Overview

This clinical trial aims to evaluate the comparative efficacy and safety of upadacitinib versus infliximab as second-line treatments for acute severe ulcerative colitis, addressing the following key questions: (1) Can upadacitinib as a second-line therapy effectively induce remission in acute severe ulcerative colitis with efficacy non-inferior to infliximab? (2) What adverse reactions may occur with upadacitinib in the treatment of acute severe ulcerative colitis? Researchers will also compare the efficacy of upadacitinib with that of corticosteroids to assess its therapeutic effect. Participants will be assigned to either the upadacitinib group (receiving upadacitinib extended-release tablets 45 mg once daily for 8 weeks, followed by 30 mg once daily) or the infliximab group (receiving an initial dose of 5 mg/kg, with additional doses at week 2, week 6, and every 8 weeks thereafter at the same dose). The treatment duration is 3 months, with outpatient visits for examinations and tests every two weeks.
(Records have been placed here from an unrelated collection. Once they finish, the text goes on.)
From an optimization exercise on the open Yosys and OpenROAD flow, aimed at small area; shortcuts taken in it are not production practice.
The RTL was checked by simulation tests, not by an equivalence proof against the original design.

## north
==> module busmux, before the edit <==
module busmux #(
    parameter DATAW = 32
) (
    input  wire               i_clk,
    input  wire               i_rst,
    input  wire               i_stb,
    input  wire               i_we,
    input  wire [7:0]         i_addr,
    input  wire [(DATAW-1):0] i_data,
    output wire               o_ack,
    output wire [(DATAW-1):0] o_data,
    output wire               o_xor
);
    localparam NREG = 14;
    function automatic [(NREG-1):0] wsel(input [1:0] g, input [2:0] s);
        begin
            wsel[0]  = (g == 2'd0) && !s[0];
            wsel[1]  = (g == 2'd0) &&  s[0];
            wsel[2]  = (g == 2'd1) && (s[1:0] == 2'd0);
            wsel[3]  = (g == 2'd1) && (s[1:0] == 2'd1);
            wsel[4]  = (g == 2'd1) && (s[1:0] == 2'd2);
            wsel[5]  = (g == 2'd2) && (s[1:0] == 2'd0);
            wsel[6]  = (g == 2'd2) && (s[1:0] == 2'd1);
            wsel[7]  = (g == 2'd2) && (s[1:0] == 2'd2);
            wsel[8]  = (g == 2'd2) && (s[1:0] == 2'd3);
            wsel[9]  = (g == 2'd3) && (s == 3'd0);
            wsel[10] = (g == 2'd3) && (s == 3'd1);
            wsel[11] = (g == 2'd3) && (s == 3'd2);
            wsel[12] = (g == 2'd3) && (s == 3'd3);
            wsel[13] = (g == 2'd3) && (s == 3'd4);
        end
    endfunction
    function automatic [(NREG-1):0] rsel(input [2:0] g, input [2:0] s);
        reg g0, g1, g2, g3;
        begin
            g0 = (g == 3'd0);
            g1 = (g == 3'd1);
            g2 = (g == 3'd2);
            g3 = g[2] || (g[1:0] == 2'd3);
            rsel[0]  = g0 && !s[0];
            rsel[1]  = g0 &&  s[0];
            rsel[2]  = g1 && (s[1:0] == 2'd0);
            rsel[3]  = g1 && (s[1:0] == 2'd1);
            rsel[4]  = g1 &&  s[1];
            rsel[5]  = g2 && (s[1:0] == 2'd0);
            rsel[6]  = g2 && (s[1:0] == 2'd1);
            rsel[7]  = g2 && (s[1:0] == 2'd2);
            rsel[8]  = g2 && (s[1:0] == 2'd3);
            rsel[9]  = g3 && (s == 3'd0);
            rsel[10] = g3 && (s == 3'd1);
            rsel[11] = g3 && (s == 3'd2);
            rsel[12] = g3 && (s == 3'd3);
            rsel[13] = g3 && s[2];
        end
    endfunction
    reg               r_wreq;
    reg [1:0]         r_wgrp;
    reg               c_we;
    reg [1:0]         c_grp;
    reg [2:0]         c_slot;
    reg               c_rstn;    
    reg [(DATAW-1):0] c_data;    
    reg               ph;        
    reg [(NREG*DATAW-1):0] mem;
    reg [(NREG-1):0]       par;
    reg               r_stb;
    reg               r_ack;
    reg [(DATAW-1):0] r_data;
    assign o_ack  = r_ack;
    assign o_data = r_data;
    assign o_xor  = ^par;
    always @(posedge i_clk) begin
        r_wreq <= i_stb && i_we && !i_addr[6];
        r_wgrp <= i_addr[5:4];
        c_we   <= r_wreq;
        c_grp  <= r_wgrp;
        c_slot <= i_addr[2:0];
        c_rstn <= !i_rst;
        c_data <= i_data ^ {DATAW{ph_d}};
    end
    wire c_rst = !c_rstn;
    wire ph_n = !c_rst && !ph;
    wire ph_d = !ph_n;
    always @(posedge i_clk) begin
        ph <= ph_n;
    end
    wire [(NREG-1):0] a_en  = i_rst ? {NREG{1'b1}} : (r_wreq ? wsel(r_wgrp, i_addr[2:0]) : {NREG{1'b0}});
    wire              a_pn  = i_rst | (^i_data ^ ph_n);
    wire [(NREG-1):0] par_d;
    genvar i;
    generate
        for (i = 0; i < NREG; i = i + 1) begin : g_par
            bm_tog #(.W(1)) u_par (
                .i_en  (a_en[i]),
                .i_enb (!a_en[i]),
                .i_dn  (a_pn),
                .i_q   (par[i]),
                .o_d   (par_d[i])
            );
        end
    endgenerate
    always @(posedge i_clk) begin
        par <= par_d;
    end
    wire [(NREG-1):0]      c_en = c_rst ? {NREG{1'b1}} : (c_we ? wsel(c_grp, c_slot) : {NREG{1'b0}});
    wire [(DATAW-1):0]     c_wn = ~(c_data & {DATAW{c_rstn}});
    wire [(NREG*DATAW-1):0] mem_d;
    generate
        for (i = 0; i < NREG; i = i + 1) begin : g_mem
            bm_tog #(.W(DATAW)) u_mem (
                .i_en  (c_en[i]),
                .i_enb (!c_en[i]),
                .i_dn  (c_wn),
                .i_q   (mem[i*DATAW +: DATAW]),
                .o_d   (mem_d[i*DATAW +: DATAW])
            );
        end
    endgenerate
    always @(posedge i_clk) begin
        mem <= mem_d;
    end
    wire [(DATAW-1):0] rd;
    bm_rmux #(.W(DATAW), .N(NREG)) u_rmux (
        .i_sel  (rsel(i_addr[6:4], c_slot)),
        .i_d    (mem),
        .o_d    (rd)
    );
    always @(posedge i_clk) begin
        r_data <= rd ^ {DATAW{ph}};
    end
    always @(posedge i_clk) begin
        r_stb <= i_stb;
        if (!r_ack)
            r_ack <= r_stb;
        else
            r_ack <= 1'b0;
    end
endmodule
Settings: LEC_CHECK=0, CAP_MARGIN=20, CORE_MARGIN=2, CORE_UTILIZATION=40, CTS_CLUSTER_DIAMETER=150, CTS_CLUSTER_SIZE=30, SLEW_MARGIN=20, SYNTH_HIERARCHICAL=1; clock period 6.0 ns.
standard.sh (not shown) runs the stock make flow with config.mk's settings and CLKGATE_MAP_FILE= SYNTH_SCRIPT=/design/flow/synth_recipe.tcl, a recipe that flattens the netlist after the stock synthesis.
==> flow/flow/run.sh <==
#!/bin/bash
set -euo pipefail
export BUFFER_PORTS_ARGS="-buffer_cell sky130_fd_sc_hd__buf_1"
bash standard.sh finish > orfs_make.log 2>&1
In summary, north completed successfully, with a layout that passed the timing, design-rule and antenna checks.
Patients will record their bowel movements and symptoms such as abdominal pain, and undergo colonoscopy, ultrasound examinations, and blood tests at specified time points.

Eligibility

Inclusion Criteria:

• Patients diagnosed with ASUC
• Aged 18 years or older.
• No gender restriction.

Exclusion Criteria:

• Presence of contraindications, allergy, or intolerance to upadacitinib or infliximab.
• Patients requiring immediate colectomy; diagnosis of Crohn's disease; confirmed intestinal infection; hemodynamic instability; clinically significant cytomegalovirus infection; current malignancy.
• Presence of severe underlying systemic diseases involving the heart, lungs, liver, kidneys, hematologic system, or other organ systems.
• Pregnant or breastfeeding women.
• Unwilling to participate in the clinical study.